*WHAT YOU WILL DO*
In the records that follow, show each line where the word "asynchronous" is present.

[Records contained in a dataset]
• • •

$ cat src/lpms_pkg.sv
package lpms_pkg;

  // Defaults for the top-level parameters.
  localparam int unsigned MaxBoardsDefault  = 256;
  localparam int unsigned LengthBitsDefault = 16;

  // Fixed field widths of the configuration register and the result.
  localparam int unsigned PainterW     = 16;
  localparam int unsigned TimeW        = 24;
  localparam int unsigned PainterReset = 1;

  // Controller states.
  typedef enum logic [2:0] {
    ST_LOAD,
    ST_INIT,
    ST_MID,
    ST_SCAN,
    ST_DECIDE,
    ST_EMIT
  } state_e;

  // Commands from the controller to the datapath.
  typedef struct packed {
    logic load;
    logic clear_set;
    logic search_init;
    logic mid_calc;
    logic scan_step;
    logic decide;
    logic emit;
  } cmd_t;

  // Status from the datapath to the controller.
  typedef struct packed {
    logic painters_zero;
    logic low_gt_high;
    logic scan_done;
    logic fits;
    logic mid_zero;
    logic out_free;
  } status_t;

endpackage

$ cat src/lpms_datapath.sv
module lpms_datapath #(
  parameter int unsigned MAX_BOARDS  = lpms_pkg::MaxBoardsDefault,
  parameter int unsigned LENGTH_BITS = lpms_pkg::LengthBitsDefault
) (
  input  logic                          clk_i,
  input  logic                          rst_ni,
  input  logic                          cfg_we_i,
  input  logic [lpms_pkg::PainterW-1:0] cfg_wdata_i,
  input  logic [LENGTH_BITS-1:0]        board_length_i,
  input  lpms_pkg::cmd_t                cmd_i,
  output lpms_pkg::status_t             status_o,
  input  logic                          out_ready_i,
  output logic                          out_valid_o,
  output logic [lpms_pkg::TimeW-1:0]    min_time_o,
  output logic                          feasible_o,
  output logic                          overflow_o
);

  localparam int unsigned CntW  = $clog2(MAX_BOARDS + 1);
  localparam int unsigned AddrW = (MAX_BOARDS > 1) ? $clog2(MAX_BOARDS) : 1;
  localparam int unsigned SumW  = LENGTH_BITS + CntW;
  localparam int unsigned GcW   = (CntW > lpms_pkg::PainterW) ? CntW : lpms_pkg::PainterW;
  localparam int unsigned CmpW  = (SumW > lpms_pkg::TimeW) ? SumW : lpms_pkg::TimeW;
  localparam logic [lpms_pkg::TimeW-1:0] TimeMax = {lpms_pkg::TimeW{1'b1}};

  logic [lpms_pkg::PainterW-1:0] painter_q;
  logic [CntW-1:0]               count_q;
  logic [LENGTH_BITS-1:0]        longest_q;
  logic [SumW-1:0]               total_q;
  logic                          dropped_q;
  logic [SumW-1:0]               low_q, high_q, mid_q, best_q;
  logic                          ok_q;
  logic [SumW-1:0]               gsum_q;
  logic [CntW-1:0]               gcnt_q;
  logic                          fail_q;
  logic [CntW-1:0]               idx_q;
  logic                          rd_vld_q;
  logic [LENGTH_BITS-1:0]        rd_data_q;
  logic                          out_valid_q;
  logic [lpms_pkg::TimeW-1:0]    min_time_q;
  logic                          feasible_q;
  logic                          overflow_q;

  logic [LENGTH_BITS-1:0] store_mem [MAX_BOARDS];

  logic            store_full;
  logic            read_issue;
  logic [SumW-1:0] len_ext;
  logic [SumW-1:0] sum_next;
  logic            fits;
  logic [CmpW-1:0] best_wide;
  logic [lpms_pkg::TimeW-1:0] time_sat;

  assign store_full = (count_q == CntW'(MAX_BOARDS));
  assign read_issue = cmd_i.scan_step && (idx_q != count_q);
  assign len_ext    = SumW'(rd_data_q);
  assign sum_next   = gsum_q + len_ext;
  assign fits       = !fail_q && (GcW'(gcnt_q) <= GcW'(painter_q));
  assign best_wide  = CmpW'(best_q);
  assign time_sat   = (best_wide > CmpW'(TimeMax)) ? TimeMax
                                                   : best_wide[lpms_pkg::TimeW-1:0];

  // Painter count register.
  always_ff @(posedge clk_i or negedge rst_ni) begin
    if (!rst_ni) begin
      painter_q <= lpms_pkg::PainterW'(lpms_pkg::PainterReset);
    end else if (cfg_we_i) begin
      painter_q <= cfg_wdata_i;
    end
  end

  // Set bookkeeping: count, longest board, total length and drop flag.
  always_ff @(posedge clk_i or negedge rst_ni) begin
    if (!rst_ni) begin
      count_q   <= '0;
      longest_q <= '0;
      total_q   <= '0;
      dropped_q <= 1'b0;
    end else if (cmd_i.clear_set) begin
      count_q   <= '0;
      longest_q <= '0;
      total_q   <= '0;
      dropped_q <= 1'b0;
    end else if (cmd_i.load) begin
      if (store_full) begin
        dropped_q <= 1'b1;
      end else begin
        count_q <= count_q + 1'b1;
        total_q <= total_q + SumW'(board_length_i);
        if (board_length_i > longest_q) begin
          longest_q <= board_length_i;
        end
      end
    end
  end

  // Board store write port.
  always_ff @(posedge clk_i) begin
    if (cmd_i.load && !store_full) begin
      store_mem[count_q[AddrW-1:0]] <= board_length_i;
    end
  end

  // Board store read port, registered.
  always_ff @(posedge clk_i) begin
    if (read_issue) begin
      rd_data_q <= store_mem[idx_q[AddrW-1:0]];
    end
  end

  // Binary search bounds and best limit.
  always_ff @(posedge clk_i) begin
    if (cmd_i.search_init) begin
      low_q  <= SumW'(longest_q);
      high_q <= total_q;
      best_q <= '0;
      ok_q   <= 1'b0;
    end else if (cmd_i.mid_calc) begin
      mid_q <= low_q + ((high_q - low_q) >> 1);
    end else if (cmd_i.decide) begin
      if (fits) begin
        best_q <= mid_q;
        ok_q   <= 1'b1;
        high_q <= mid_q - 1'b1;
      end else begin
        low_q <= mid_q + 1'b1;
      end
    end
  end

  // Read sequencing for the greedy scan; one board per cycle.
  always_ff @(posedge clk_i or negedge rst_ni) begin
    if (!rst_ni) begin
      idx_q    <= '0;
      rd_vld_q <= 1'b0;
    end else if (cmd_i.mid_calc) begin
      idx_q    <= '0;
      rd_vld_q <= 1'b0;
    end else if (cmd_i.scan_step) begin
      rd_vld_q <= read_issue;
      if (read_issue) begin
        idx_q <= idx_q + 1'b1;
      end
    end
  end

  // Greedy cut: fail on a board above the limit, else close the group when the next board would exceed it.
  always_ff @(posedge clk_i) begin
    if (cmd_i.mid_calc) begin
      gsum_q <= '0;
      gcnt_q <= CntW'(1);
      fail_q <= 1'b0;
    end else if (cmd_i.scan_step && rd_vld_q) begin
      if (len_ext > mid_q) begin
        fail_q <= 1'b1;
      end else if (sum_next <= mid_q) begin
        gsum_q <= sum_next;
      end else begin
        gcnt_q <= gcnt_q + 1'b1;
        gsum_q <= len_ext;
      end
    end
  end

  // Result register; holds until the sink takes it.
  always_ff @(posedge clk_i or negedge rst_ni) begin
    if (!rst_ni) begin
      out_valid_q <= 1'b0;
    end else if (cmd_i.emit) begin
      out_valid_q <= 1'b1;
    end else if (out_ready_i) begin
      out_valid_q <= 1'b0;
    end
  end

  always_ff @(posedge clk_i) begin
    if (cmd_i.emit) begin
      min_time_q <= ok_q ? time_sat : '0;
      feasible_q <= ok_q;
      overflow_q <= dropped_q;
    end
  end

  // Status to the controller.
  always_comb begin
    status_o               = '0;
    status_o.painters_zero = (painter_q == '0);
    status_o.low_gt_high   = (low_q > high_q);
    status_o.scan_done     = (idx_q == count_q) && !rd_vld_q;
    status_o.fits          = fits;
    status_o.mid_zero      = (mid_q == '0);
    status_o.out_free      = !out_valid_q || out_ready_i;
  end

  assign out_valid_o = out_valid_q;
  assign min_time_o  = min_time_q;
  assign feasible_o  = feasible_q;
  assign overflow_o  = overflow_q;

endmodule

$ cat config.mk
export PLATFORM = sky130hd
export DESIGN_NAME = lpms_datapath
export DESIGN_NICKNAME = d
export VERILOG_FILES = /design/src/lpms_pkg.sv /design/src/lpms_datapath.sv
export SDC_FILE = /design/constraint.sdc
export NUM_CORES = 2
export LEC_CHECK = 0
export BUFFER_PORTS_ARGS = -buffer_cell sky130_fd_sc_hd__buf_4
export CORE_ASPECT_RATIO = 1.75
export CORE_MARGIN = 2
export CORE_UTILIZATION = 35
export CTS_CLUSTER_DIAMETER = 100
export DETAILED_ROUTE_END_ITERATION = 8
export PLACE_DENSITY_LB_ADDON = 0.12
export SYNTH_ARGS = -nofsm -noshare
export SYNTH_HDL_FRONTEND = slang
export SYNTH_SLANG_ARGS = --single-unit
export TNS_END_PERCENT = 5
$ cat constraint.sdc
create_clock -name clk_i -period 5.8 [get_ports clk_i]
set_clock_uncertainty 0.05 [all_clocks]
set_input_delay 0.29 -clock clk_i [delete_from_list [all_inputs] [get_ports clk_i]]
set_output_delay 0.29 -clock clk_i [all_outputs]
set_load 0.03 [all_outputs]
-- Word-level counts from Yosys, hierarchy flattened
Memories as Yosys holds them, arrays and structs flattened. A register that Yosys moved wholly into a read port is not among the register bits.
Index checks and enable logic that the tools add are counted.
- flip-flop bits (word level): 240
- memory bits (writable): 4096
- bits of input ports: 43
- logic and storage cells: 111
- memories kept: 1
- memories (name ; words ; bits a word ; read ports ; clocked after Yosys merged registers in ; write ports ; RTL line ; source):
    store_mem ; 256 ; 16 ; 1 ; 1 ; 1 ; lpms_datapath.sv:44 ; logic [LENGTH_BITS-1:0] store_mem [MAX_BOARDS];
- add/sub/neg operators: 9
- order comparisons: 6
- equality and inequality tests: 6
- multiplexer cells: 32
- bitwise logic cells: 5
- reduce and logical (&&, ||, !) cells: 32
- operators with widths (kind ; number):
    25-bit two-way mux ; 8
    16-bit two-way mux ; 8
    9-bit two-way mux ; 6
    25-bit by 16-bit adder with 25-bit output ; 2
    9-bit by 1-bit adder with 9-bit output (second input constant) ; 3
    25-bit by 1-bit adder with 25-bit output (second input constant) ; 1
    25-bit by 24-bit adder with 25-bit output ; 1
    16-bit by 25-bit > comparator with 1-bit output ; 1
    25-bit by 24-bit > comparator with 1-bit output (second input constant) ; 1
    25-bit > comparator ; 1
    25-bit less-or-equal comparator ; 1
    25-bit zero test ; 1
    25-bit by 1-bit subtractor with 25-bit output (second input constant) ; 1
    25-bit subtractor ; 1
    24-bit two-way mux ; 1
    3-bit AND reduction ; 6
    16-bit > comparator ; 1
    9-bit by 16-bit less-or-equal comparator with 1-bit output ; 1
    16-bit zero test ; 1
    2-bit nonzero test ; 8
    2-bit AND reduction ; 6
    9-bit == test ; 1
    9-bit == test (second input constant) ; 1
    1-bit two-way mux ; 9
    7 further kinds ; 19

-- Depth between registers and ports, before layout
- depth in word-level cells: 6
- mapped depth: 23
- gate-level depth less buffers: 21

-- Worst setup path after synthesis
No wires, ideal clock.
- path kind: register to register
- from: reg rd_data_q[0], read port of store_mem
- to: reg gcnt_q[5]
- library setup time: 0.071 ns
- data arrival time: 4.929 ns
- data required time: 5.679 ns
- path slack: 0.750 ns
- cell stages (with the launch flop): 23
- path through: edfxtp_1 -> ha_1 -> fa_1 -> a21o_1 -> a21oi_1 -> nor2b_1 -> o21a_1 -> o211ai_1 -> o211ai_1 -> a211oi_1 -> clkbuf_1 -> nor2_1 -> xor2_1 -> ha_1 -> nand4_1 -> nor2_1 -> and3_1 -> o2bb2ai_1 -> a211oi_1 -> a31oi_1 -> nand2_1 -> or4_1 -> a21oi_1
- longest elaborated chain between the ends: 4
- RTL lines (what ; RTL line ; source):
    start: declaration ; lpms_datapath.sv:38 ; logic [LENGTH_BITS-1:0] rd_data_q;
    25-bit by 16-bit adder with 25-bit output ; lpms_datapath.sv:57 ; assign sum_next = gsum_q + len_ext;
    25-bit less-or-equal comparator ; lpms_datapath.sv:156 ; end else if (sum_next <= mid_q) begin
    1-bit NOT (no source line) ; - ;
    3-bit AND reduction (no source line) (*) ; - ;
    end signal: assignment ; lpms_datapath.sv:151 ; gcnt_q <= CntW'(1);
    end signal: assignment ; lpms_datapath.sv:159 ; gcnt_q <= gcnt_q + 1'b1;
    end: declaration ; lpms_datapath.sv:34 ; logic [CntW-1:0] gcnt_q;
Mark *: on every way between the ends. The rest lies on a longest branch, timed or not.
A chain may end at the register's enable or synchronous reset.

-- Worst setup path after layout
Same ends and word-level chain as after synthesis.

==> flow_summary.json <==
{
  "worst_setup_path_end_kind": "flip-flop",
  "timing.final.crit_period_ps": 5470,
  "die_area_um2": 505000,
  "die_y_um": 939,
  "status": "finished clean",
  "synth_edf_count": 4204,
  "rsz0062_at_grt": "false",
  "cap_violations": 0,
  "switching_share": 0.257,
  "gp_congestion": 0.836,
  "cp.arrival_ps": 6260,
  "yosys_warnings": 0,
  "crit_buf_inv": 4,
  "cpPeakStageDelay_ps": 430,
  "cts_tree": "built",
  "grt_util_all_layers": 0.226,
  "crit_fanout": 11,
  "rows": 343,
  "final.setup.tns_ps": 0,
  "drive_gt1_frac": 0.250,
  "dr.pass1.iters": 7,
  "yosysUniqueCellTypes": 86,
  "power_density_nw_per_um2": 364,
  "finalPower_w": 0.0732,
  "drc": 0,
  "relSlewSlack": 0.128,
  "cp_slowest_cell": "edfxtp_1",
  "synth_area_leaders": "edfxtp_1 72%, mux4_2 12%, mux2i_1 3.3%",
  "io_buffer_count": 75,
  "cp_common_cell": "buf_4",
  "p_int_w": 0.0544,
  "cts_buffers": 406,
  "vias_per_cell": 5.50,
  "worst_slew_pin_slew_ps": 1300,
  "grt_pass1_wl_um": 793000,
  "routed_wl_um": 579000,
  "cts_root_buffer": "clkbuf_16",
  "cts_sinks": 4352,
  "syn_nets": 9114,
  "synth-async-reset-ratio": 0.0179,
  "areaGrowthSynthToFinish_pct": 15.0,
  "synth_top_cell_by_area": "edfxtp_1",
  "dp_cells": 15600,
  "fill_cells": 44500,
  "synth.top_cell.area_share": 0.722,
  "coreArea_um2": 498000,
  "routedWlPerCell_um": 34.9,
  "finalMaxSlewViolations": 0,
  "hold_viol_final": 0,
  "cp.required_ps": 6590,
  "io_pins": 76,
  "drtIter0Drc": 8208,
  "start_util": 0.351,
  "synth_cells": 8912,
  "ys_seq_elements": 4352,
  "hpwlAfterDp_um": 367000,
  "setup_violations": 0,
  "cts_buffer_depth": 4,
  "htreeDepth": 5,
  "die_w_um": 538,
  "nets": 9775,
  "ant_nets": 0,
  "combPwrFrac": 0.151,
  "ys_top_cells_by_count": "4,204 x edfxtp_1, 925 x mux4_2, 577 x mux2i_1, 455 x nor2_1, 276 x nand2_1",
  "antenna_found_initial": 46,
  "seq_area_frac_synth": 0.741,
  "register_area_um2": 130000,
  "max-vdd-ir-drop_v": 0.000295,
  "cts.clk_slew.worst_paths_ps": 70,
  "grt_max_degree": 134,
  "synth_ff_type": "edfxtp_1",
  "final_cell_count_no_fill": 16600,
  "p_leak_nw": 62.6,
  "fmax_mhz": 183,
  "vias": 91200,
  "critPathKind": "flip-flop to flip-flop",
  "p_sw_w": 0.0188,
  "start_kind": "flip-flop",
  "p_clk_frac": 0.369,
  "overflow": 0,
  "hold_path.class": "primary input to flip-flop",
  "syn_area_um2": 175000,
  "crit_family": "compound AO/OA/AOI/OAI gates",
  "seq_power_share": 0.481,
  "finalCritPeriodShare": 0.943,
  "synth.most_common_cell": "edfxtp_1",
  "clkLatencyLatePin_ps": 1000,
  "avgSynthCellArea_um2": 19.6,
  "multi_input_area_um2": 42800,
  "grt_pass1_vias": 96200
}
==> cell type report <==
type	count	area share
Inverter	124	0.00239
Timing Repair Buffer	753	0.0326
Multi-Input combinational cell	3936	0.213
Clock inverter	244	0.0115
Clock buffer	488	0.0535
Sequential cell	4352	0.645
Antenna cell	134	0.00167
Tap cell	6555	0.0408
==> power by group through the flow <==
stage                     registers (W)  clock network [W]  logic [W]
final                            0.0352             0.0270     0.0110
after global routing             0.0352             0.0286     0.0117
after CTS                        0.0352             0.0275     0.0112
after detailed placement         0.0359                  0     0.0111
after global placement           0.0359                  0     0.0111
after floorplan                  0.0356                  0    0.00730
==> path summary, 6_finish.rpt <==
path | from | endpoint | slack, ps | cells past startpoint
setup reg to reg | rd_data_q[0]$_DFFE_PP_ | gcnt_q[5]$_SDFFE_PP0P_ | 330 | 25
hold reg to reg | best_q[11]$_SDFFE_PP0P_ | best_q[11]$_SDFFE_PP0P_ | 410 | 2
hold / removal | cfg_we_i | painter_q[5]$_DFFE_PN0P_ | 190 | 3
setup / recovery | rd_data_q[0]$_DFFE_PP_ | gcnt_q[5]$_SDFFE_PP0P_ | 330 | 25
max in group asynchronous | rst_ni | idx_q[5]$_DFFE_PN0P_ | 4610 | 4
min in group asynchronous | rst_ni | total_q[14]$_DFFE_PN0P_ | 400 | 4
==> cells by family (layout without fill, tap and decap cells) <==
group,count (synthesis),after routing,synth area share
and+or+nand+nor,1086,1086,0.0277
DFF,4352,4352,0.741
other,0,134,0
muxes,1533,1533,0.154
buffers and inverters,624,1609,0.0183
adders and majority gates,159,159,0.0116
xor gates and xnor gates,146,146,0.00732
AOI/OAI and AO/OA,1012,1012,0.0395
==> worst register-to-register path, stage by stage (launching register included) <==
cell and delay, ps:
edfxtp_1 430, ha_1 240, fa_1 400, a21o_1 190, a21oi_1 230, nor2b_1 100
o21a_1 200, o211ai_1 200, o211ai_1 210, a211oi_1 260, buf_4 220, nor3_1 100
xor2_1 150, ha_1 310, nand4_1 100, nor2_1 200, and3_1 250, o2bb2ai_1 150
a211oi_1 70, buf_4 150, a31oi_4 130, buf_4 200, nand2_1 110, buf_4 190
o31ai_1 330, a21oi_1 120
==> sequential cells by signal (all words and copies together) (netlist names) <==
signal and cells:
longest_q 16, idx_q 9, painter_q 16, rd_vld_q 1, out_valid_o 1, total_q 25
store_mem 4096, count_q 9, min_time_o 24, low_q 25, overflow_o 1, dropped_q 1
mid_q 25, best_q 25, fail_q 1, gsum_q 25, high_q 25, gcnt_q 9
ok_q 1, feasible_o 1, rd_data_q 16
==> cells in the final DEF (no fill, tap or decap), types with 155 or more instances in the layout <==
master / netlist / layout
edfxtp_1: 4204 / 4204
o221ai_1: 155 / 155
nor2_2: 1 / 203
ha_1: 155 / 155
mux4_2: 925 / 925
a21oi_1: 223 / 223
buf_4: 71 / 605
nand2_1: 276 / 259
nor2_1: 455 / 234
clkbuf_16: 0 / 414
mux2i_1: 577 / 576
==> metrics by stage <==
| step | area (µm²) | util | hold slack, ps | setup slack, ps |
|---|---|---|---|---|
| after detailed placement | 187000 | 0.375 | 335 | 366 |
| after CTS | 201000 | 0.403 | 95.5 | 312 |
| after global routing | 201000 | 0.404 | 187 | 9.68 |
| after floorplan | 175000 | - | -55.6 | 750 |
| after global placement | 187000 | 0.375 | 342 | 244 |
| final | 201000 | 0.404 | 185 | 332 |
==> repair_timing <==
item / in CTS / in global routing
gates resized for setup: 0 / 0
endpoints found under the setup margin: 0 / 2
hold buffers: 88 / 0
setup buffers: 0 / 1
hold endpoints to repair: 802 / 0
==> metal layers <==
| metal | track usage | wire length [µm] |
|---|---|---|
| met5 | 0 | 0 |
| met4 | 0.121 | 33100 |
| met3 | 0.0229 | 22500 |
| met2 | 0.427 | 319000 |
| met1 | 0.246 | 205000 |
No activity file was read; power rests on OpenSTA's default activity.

• • •

*ANSWER BOX*
max in group asynchronous | rst_ni | idx_q[5]$_DFFE_PN0P_ | 4610 | 4
min in group asynchronous | rst_ni | total_q[14]$_DFFE_PN0P_ | 400 | 4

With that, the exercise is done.